Below are the entries; give again exactly the lines from the one mentioning "CTS: 151 / 264 / 565" through the one mentioning "buffer | 73 | 848 |", inclusive.

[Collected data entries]
—————

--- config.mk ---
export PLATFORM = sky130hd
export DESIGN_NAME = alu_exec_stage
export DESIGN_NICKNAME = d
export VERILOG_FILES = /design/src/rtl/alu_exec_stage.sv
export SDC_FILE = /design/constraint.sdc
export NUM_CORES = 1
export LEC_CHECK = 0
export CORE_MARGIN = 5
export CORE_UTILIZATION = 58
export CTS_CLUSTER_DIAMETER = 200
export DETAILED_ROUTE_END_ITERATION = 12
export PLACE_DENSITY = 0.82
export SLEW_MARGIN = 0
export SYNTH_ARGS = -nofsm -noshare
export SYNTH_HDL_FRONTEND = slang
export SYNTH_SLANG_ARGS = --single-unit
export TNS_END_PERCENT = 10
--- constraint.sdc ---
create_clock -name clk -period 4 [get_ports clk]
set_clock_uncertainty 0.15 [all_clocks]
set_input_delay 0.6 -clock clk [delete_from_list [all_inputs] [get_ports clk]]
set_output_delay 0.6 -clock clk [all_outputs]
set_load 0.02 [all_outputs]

—————

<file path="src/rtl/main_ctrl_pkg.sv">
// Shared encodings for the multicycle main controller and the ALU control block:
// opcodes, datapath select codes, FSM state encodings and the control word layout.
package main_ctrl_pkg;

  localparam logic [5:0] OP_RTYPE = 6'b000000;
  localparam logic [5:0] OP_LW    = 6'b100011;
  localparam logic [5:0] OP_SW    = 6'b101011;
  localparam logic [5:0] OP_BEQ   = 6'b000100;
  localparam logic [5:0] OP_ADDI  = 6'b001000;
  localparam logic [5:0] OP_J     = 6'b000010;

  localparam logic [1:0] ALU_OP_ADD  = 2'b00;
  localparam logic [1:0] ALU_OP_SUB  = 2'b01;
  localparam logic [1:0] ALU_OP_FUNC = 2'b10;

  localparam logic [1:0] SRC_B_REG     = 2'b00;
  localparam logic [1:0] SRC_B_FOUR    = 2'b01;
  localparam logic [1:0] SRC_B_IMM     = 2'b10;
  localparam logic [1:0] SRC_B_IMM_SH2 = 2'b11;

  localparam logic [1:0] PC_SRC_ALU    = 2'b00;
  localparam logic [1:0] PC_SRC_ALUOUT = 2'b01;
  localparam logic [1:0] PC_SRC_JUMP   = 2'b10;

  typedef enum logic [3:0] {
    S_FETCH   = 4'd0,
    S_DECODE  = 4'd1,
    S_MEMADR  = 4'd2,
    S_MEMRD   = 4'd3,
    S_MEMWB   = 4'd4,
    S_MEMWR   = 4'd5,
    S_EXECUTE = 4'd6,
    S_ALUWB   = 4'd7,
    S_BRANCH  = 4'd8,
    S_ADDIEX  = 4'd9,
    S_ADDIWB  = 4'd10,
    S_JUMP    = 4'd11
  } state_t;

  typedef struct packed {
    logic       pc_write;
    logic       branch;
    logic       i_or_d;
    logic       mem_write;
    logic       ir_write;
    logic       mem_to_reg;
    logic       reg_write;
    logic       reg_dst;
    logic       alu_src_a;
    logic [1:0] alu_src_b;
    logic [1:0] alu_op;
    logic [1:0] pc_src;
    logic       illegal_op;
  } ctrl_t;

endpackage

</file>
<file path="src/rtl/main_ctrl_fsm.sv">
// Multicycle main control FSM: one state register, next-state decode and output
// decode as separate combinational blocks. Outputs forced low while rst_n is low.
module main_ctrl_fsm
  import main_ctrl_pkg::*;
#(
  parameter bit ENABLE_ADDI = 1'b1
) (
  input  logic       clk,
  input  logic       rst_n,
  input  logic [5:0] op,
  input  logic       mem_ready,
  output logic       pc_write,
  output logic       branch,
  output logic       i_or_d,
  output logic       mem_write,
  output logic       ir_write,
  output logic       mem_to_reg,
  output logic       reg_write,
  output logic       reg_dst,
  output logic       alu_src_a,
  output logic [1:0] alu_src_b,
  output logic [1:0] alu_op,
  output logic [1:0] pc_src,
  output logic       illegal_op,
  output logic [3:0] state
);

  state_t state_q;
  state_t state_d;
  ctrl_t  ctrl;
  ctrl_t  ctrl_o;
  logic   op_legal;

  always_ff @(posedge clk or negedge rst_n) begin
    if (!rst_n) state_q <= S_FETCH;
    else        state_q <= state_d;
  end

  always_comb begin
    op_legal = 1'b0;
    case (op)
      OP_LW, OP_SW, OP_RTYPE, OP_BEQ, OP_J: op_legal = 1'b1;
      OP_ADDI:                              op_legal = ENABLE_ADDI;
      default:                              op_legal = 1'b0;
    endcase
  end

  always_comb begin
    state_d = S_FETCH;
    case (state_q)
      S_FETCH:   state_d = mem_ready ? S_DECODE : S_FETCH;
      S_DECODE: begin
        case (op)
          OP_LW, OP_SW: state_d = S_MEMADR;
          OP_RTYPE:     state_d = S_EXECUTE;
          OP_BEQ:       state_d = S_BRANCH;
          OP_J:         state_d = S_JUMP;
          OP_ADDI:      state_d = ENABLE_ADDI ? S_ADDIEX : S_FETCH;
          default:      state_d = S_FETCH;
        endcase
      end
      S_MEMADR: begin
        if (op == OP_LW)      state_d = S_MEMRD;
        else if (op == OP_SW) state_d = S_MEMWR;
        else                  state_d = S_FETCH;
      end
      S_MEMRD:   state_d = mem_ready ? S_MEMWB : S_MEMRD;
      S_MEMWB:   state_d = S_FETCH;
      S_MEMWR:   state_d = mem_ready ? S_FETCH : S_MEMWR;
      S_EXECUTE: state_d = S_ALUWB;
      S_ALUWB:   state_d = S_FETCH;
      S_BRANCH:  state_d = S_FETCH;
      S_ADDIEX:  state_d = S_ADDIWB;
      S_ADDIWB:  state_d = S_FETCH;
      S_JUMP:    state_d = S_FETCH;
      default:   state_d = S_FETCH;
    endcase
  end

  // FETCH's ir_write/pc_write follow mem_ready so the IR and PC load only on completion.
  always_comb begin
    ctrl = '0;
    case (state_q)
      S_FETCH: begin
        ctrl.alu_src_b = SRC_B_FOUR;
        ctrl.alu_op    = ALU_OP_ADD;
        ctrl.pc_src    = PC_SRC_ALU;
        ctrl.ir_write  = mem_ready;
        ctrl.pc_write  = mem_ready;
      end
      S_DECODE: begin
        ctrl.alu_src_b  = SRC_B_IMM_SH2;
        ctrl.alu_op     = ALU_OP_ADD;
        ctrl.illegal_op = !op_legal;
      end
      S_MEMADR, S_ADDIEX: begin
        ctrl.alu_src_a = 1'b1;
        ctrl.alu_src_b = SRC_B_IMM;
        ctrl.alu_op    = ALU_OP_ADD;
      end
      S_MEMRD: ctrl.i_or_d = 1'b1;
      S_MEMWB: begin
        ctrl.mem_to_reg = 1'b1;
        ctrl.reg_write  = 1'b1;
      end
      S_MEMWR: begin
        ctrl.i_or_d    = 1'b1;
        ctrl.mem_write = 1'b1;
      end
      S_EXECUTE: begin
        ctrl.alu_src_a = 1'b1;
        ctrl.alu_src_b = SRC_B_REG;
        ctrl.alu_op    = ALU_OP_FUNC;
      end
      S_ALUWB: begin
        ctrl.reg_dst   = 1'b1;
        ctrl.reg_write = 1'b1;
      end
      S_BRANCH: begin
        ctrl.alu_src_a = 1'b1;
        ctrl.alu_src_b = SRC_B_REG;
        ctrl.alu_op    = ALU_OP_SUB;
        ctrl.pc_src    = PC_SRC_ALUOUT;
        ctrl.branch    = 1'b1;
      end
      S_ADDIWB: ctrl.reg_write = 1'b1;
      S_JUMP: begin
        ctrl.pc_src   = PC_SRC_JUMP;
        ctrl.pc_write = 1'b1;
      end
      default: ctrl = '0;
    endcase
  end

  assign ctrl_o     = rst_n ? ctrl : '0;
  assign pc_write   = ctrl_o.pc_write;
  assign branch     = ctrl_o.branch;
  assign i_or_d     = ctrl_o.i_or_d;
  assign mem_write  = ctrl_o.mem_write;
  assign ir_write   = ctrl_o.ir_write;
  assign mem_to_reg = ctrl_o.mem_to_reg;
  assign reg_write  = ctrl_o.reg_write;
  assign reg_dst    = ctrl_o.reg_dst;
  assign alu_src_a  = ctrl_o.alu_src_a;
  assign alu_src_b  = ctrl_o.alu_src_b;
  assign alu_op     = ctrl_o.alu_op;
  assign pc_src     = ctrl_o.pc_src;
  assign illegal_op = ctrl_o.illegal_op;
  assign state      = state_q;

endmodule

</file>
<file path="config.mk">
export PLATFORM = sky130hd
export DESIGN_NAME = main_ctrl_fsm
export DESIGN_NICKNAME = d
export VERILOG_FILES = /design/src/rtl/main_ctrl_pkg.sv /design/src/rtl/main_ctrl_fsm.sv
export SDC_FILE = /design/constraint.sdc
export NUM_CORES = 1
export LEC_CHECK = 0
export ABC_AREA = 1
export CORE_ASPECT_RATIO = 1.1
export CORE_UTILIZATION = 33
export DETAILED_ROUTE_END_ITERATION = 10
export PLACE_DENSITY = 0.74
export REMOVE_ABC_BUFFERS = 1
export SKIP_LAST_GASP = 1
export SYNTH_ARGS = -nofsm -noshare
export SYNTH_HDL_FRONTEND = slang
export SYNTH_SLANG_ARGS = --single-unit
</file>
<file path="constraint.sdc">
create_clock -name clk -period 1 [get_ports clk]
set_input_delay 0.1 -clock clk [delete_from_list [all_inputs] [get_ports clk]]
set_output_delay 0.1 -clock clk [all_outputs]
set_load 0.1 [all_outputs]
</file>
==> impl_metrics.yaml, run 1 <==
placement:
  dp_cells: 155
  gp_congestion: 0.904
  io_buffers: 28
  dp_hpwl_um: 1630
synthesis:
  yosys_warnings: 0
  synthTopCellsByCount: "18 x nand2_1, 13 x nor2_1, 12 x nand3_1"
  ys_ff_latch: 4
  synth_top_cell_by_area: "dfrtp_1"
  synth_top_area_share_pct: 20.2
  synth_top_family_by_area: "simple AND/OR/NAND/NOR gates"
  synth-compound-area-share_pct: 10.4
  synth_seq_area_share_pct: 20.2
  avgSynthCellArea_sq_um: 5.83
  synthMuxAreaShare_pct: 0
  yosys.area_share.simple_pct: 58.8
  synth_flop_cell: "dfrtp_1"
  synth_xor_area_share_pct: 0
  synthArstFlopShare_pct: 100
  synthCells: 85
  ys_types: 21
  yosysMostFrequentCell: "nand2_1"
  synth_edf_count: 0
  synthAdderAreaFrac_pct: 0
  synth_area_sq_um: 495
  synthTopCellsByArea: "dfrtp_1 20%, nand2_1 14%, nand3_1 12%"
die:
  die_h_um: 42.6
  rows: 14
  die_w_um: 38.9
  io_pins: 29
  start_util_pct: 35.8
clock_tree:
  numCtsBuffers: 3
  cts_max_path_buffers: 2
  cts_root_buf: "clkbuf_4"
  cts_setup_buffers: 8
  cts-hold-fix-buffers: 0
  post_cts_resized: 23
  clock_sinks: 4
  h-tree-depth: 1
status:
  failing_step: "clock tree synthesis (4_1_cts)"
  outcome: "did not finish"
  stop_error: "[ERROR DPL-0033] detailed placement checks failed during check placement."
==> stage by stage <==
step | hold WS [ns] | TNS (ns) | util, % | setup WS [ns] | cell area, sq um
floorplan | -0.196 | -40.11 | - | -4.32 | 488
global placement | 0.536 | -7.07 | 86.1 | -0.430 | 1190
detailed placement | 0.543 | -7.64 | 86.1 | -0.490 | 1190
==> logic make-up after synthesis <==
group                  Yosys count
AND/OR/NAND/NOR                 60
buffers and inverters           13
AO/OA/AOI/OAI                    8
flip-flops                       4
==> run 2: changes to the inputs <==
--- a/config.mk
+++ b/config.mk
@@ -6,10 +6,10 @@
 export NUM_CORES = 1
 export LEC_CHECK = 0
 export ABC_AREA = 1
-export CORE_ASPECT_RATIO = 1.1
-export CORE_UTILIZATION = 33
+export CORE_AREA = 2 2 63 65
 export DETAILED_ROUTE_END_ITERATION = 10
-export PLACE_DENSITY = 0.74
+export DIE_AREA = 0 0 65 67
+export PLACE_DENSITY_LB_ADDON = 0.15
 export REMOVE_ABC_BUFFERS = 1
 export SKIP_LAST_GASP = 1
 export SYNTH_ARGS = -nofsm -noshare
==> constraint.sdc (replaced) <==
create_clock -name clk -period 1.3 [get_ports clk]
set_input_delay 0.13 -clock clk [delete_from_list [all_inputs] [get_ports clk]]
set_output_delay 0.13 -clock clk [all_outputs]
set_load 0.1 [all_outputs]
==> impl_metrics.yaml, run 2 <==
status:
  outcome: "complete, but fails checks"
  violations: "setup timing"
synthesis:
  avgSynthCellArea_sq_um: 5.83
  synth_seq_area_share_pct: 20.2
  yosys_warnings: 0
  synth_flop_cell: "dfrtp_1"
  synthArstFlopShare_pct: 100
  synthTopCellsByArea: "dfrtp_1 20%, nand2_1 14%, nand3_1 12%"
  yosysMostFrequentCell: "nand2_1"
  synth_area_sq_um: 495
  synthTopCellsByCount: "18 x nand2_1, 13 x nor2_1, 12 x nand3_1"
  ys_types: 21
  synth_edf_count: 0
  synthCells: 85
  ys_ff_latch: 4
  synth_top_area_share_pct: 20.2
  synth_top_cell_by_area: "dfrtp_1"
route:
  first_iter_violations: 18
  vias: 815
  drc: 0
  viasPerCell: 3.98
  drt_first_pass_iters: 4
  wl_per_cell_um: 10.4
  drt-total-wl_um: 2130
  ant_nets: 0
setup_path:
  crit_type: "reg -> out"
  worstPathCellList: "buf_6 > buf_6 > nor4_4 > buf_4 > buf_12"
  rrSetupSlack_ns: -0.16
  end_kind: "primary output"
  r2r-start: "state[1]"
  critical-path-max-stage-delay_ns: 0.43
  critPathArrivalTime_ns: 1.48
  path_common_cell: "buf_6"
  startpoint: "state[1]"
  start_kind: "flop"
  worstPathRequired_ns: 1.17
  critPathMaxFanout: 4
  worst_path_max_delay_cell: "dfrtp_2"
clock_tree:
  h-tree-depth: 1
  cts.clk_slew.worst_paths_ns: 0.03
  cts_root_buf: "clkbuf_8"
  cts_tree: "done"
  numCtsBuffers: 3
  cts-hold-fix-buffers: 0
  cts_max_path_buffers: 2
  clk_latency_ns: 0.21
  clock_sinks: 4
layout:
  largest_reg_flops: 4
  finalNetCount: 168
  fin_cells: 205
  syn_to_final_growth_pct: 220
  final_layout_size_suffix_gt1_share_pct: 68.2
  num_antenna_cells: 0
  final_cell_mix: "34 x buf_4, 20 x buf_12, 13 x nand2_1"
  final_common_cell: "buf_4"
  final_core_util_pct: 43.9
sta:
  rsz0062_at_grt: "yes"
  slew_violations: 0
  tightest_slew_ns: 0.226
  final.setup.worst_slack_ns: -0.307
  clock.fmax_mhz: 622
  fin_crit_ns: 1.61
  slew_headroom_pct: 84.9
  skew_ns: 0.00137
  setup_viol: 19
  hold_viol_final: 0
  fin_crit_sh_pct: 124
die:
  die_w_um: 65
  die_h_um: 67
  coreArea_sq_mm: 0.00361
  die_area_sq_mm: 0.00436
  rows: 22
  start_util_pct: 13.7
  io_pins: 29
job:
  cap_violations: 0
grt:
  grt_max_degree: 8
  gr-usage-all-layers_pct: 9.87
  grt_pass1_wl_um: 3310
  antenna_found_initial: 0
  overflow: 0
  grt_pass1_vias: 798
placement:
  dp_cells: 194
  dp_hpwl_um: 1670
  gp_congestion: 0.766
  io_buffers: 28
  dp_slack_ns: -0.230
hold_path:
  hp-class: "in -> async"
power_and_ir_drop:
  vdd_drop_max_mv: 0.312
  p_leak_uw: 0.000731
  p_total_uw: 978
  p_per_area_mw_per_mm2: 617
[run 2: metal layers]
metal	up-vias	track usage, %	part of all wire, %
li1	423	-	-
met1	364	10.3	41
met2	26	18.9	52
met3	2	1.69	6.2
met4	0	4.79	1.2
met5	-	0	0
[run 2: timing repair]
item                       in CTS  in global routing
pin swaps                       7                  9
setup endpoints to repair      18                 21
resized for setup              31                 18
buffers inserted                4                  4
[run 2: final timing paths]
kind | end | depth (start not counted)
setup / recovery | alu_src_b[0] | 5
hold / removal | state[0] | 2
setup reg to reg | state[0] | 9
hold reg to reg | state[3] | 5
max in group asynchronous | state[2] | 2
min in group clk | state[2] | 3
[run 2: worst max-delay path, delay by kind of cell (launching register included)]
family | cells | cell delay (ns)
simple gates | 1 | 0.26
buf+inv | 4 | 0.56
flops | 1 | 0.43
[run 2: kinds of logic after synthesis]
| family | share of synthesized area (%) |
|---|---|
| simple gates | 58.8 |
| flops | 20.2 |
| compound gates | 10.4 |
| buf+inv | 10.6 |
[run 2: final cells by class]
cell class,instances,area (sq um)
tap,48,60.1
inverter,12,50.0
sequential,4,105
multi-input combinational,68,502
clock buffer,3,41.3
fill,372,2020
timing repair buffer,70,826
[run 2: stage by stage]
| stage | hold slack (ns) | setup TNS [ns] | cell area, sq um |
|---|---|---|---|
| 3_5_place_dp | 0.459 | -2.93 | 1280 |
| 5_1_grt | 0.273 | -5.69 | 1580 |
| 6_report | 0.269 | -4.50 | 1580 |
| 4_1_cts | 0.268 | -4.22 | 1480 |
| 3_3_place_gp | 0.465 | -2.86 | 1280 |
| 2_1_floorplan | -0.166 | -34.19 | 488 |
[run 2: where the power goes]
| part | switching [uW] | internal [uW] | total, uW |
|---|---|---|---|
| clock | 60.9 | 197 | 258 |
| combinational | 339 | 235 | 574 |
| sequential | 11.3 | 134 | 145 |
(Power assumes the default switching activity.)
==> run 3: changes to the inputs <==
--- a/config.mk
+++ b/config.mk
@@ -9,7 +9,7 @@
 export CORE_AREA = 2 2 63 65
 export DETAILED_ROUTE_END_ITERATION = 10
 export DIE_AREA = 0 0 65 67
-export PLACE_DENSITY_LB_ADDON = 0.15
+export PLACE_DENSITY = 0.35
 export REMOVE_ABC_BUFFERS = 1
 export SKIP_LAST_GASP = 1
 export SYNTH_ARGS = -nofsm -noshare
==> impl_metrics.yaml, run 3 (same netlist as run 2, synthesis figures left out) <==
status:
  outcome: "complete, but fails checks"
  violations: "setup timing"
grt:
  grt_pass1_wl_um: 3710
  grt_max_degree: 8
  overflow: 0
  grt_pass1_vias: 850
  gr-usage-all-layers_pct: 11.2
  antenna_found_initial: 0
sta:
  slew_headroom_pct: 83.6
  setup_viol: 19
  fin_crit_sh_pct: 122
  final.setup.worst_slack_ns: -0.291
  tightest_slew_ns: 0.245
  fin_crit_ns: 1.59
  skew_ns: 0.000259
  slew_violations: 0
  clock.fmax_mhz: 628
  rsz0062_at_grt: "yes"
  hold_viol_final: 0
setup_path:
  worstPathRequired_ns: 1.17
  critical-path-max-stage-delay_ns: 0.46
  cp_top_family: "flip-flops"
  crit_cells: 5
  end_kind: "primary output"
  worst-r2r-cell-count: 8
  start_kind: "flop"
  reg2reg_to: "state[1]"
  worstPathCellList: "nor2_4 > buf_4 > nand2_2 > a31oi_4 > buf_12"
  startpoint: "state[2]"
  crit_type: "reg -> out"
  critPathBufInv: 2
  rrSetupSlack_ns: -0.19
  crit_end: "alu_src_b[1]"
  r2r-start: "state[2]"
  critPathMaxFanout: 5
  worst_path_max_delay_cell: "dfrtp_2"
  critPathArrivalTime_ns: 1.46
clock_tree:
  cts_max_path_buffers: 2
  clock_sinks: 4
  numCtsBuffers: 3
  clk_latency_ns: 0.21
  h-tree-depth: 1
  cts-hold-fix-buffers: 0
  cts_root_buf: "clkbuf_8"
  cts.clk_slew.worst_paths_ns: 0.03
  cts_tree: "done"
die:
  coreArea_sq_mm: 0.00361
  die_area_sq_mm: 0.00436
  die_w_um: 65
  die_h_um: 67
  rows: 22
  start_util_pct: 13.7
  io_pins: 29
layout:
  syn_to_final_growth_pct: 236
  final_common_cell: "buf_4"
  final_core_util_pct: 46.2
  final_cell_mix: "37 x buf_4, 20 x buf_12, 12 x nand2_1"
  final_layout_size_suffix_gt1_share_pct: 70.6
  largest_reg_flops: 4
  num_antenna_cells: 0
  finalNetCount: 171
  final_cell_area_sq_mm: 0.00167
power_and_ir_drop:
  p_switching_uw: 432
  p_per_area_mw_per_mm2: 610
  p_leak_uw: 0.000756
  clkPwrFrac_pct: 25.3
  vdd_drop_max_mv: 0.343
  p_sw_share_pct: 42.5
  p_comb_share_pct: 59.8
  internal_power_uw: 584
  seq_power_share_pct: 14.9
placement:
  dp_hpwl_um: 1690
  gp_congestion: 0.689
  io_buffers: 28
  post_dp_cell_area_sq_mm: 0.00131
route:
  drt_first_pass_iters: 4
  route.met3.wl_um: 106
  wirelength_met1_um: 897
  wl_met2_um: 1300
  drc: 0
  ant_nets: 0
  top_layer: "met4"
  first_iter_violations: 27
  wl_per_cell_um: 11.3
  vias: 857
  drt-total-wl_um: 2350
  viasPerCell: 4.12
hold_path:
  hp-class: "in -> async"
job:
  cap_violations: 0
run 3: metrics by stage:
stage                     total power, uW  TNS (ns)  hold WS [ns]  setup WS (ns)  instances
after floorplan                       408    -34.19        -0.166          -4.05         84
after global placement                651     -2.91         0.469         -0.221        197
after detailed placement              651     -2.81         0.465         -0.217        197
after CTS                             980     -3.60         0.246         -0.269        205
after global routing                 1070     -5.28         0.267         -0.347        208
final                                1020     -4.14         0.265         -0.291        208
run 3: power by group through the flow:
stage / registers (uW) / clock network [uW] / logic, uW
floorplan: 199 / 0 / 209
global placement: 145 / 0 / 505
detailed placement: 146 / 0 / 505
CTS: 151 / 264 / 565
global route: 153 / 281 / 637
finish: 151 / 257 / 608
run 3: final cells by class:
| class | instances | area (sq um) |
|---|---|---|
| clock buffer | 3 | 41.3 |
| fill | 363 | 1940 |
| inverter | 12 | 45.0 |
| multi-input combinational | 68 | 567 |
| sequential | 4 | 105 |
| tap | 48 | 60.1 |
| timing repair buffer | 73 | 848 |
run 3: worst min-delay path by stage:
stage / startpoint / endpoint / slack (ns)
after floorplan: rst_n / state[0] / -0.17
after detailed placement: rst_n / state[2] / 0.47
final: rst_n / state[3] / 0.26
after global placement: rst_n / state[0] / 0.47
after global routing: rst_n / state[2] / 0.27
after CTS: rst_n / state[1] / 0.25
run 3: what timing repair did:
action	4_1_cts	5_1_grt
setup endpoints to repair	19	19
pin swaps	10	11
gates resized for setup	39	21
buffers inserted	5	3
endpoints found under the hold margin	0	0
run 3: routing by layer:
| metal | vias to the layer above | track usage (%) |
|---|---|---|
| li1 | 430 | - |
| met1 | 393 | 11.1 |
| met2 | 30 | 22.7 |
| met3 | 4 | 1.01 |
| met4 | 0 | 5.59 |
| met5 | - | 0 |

—————

▶ [RESPONSE AREA]
CTS: 151 / 264 / 565
global route: 153 / 281 / 637
finish: 151 / 257 / 608
run 3: final cells by class:
| class | instances | area (sq um) |
|---|---|---|
| clock buffer | 3 | 41.3 |
| fill | 363 | 1940 |
| inverter | 12 | 45.0 |
| multi-input combinational | 68 | 567 |
| sequential | 4 | 105 |
| tap | 48 | 60.1 |
| timing repair buffer | 73 | 848 |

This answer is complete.